Doping Versus Blood, Sweat And Tears: What Makes A Champion?
Charles McCain
Thomas Dayer


LAUSANNE - Inevitably, any question on the importance of science in sports brings up the topic of doping. “We tend to focus on the cheaters and not enough on clean athletes,” says Swiss judo champion Sergei Aschwanden, bronze medalist in Beijing. “What message do we want to send to young athletes? That doping is required to succeed as an athlete? This will kill the next generation.”

Gregoire Millet, Director of the Sport Sciences Institute at Lausanne University, believes that the new biological-based methods that employ genetic features have changed the calculus: “We’re no longer in a purely pharma-biological approach, which requires detecting the substance. We’re moving towards an approach where any anomaly triggers suspicion and calls for a more specific control."
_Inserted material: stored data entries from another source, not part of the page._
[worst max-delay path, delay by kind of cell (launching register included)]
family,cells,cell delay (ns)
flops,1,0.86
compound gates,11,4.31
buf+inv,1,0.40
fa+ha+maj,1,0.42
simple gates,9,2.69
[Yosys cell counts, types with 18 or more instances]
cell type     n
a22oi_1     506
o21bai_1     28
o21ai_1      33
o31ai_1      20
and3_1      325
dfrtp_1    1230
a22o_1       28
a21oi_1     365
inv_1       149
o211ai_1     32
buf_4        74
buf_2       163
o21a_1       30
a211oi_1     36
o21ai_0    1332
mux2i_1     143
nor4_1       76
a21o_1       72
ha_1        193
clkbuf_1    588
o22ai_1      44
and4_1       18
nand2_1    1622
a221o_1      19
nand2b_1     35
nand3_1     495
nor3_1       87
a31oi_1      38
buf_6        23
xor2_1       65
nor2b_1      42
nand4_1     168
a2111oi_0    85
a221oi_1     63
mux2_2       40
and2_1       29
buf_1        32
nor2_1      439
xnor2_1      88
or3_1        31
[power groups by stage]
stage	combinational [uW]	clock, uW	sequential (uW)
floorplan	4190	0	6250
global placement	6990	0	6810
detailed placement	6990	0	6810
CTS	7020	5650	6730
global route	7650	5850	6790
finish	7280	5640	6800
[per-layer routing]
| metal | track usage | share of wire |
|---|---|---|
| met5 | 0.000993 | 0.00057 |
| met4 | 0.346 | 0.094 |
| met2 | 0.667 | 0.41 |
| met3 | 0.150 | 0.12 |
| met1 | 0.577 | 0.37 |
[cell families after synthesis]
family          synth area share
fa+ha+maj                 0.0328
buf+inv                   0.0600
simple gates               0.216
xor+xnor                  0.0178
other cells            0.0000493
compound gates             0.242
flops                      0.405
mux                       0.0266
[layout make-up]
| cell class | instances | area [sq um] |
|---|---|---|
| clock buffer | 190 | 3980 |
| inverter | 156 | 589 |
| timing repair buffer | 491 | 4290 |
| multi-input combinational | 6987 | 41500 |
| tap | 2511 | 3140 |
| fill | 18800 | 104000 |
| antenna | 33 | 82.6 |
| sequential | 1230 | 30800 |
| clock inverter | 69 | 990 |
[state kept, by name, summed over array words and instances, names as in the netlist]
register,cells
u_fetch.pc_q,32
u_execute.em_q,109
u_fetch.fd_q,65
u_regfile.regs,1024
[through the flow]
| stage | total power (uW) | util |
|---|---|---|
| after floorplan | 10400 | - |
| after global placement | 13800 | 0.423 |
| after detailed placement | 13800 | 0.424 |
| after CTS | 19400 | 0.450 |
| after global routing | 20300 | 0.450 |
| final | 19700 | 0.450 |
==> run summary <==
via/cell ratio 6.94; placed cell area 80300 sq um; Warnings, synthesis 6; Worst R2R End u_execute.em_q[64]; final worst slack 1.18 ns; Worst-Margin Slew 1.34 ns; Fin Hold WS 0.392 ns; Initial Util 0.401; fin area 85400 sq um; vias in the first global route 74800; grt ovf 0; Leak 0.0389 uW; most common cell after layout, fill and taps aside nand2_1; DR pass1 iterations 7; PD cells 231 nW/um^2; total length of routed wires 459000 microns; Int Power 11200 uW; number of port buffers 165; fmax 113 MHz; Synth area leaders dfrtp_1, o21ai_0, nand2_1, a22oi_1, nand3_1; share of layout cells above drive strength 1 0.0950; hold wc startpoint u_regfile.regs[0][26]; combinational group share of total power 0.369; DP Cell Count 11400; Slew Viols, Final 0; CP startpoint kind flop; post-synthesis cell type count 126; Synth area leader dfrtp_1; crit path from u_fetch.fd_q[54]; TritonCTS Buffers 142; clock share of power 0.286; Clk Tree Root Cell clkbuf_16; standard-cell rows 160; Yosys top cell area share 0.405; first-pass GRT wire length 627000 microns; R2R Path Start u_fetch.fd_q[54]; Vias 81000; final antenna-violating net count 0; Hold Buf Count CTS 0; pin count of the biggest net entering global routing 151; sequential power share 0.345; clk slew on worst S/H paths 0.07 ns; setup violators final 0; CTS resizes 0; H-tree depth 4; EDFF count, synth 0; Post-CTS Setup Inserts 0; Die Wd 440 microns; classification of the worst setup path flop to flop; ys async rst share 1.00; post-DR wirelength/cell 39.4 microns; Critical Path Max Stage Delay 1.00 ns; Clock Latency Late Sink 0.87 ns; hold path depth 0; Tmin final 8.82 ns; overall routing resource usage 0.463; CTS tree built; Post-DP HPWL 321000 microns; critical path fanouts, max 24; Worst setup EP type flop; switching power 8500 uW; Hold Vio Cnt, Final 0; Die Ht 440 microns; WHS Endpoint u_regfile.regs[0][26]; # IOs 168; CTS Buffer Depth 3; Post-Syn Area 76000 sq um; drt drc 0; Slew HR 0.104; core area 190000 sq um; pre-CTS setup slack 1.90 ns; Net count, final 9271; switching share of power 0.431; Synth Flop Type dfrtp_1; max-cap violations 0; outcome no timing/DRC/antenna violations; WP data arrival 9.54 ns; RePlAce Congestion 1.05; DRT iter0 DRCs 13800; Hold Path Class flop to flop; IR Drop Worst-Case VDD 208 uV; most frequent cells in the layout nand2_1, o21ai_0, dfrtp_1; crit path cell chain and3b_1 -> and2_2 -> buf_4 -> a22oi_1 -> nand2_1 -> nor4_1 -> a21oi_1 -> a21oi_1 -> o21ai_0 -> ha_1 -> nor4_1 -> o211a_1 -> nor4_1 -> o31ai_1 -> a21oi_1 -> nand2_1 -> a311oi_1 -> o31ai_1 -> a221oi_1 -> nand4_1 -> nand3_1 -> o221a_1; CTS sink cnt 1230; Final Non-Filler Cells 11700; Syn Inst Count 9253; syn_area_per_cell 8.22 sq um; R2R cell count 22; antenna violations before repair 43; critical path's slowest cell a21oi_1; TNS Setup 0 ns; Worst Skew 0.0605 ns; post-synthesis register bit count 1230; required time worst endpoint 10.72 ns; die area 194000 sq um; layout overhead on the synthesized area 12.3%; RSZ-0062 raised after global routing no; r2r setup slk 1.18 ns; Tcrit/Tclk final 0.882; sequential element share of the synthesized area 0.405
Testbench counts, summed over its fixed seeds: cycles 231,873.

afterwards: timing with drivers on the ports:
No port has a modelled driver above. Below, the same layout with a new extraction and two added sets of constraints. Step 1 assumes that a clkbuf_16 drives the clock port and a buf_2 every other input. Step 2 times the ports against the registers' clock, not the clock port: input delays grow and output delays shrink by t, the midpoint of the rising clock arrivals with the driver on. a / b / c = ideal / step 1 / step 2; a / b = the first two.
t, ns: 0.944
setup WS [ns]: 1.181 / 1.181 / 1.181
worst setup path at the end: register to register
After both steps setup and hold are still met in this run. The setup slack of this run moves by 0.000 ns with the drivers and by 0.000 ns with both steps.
The practice of keeping samples for eight years is a lingering threat for athletes. For Millet, genetic doping isn’t necessarily more effective: “We don’t really know to what extent it works. Pushing one component would probably break another, but an athlete is a whole.”

The role of psychology

That’s why other methods -- legal ones -- could be taking over. Sky, the cycling team who helped Bradley Wiggins win the Tour de France, is surrounded by scientists. “Science can help establish a strength profile,” says Millet. “It can help the athlete recover better and faster, like with cryotherapy, or training more efficiently by establishing the usefulness of altitude training or a specific diet. And in a few years, miniaturization will make it possible to put captors on athletes’ bodies and know how the body reacts during competitions.”

Still, all sports aren’t equal in the face of science. Aschwanden admits that in judo, the influence of technology on performance is very limited. For him, it’s all about mental strength -- although he admits that what in sports we simply call “experience” can indeed only arrive after a certain age. “Neuroscience tells us that it takes time -- years, up to 10,000 hours of training for pianists for example -- before changes can be observed,” says Michiel Van Elk of the Federal Polytechnic School of Lausanne.

Specific capabilities are developed according to different activities. Abasketball player will be more capable of determining the trajectory of the ball, a striker in soccer will perceive the goal wider than it actually is -- a bad scorer will conversely see it smaller.

Despite all the innovations, Van Elk doesn’t think science makes champions. “In theory, we could believe that science alone could determine, according to the qualities detected, toward which sport a young athlete should turn,” says Van Elk. “But it’s just theory.”

For Millet, training remains the most efficient way of improving performance, and a pill will never replace the maximum oxygen intake. “Science will never replace blood, sweat and tears,” he says. “Science can improve aspects of training, but training cannot be in itself purely scientific. Science, by definition, must be refutable and reproducible. Training is not.”